Groups can also pay to have a speaker address a rally and workshops, with $10,000 securing a prime Saturday afternoon speaking slot, according to the fee schedule, obtained by POLITICO and printed after the jump.
The organization is citing the event’s increasing cost in justifying the increased price to conservative allies, one of whom disclosed the details to POLITICO.
“Their ‘organizing’ is tending to dominate and overformalize what would’ve otherwise been a more ‘freelance’ protest,” wrote the conservative, who also complained of FreedomWorks’ move to “own” the entire event by controlling access both to workshops and to the march itself.
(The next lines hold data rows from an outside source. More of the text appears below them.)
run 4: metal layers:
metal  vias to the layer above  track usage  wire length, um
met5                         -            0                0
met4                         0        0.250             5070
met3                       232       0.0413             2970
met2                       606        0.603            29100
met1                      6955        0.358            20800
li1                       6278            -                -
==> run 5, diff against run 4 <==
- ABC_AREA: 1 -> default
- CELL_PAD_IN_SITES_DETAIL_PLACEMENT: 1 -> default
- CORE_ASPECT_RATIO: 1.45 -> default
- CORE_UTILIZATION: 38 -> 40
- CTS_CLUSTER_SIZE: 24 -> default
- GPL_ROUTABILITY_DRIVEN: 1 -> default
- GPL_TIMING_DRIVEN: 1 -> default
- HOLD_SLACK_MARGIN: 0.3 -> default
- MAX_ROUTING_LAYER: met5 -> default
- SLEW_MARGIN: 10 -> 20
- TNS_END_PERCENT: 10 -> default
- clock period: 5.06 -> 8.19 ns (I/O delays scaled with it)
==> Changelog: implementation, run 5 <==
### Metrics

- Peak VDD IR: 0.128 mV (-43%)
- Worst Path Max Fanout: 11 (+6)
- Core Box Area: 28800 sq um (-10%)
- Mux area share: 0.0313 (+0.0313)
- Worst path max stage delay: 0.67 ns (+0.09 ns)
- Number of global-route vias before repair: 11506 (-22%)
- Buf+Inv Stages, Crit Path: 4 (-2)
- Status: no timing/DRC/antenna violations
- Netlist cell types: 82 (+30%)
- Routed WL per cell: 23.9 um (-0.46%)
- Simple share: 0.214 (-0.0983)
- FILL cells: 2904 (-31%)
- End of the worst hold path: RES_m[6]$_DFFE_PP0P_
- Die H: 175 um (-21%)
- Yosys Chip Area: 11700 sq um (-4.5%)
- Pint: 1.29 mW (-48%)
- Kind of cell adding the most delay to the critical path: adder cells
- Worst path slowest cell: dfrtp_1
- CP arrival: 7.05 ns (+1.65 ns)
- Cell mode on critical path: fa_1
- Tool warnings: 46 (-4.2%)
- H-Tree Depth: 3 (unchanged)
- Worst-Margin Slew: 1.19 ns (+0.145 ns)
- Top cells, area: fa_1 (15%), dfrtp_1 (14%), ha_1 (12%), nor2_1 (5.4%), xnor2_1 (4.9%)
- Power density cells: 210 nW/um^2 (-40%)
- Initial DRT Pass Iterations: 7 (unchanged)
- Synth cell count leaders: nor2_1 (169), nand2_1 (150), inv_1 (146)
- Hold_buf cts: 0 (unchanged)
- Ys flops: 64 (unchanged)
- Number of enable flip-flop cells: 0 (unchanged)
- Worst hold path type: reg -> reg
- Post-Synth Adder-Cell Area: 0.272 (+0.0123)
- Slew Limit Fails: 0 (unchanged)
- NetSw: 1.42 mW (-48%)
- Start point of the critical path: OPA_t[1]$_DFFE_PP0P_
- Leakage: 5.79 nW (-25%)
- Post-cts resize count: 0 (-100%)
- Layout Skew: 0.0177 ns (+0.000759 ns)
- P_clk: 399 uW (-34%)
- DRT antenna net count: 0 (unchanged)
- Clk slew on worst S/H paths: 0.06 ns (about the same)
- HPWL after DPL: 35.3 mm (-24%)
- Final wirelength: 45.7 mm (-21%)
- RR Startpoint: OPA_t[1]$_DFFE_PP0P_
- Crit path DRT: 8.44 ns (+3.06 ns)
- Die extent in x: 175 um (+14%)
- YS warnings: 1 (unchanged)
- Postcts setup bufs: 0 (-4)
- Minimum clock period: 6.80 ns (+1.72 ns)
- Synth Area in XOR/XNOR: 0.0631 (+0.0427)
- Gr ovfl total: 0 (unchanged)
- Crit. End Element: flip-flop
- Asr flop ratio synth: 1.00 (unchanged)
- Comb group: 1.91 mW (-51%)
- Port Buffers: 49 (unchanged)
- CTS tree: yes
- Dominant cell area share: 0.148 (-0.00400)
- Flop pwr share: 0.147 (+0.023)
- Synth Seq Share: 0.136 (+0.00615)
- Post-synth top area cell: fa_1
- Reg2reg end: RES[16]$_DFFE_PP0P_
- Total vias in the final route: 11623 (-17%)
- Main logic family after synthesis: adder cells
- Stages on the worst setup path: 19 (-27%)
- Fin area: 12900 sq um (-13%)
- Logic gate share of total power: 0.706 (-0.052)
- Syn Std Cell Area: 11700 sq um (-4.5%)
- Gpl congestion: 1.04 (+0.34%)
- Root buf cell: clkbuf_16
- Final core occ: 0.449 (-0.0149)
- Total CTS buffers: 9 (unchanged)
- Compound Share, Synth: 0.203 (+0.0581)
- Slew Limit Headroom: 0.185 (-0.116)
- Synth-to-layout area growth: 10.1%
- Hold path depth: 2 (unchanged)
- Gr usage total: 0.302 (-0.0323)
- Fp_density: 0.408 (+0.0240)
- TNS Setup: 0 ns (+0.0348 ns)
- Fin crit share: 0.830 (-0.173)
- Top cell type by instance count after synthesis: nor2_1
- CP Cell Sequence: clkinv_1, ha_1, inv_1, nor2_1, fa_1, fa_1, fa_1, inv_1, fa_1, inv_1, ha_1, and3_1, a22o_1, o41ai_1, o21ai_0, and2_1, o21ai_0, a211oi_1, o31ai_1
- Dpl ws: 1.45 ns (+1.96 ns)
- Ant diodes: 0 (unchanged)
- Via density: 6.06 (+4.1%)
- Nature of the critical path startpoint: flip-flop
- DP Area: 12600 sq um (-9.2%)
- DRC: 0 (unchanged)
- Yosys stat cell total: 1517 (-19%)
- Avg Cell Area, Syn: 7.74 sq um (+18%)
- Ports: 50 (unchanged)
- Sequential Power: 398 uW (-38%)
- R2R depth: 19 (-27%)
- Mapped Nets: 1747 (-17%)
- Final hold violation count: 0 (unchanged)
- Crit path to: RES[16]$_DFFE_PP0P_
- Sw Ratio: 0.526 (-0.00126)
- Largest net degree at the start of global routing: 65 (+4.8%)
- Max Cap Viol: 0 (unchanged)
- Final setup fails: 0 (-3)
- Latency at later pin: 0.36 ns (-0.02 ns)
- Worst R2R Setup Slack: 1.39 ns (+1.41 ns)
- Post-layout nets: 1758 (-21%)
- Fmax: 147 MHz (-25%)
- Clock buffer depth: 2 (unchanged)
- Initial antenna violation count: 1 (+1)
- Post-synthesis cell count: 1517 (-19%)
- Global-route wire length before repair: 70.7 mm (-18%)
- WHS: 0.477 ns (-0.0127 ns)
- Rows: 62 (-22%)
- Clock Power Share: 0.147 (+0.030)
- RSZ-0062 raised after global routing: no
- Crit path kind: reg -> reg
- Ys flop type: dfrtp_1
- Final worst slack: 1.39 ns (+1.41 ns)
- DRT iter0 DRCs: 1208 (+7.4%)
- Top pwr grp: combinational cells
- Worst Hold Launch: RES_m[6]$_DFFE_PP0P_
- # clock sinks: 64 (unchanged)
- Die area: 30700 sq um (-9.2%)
http://www.politico.com/blogs/bensmith/0809/FreedomWorks_not_free_10k_to_participate_in_DC_Tea_Party_march.html
The organizers mentioned in the ad replied today that this was their standard running ad that was going weeks before the OWS protest started. They use community organizers to go knock on doors, make phone calls, etc. to spread the word on any of their campaigns to fight against opression by the 1 percent. They were into this long before the OWS was developed. They are paid by donations and work like any campaign committee does. Political Action Committees do the same thing and the Koch Brothers hired busloads of people to protest for the Tea Party that was organized by Roger Ailes of Fox News.
Yeah, but the righties who spread this story have already moved on to new petty slanders, having filed this one away as fact (like they did with the ACORN slanders last year.)
I guess that just means we’re doomed to repeat paragraphs like the above year after year.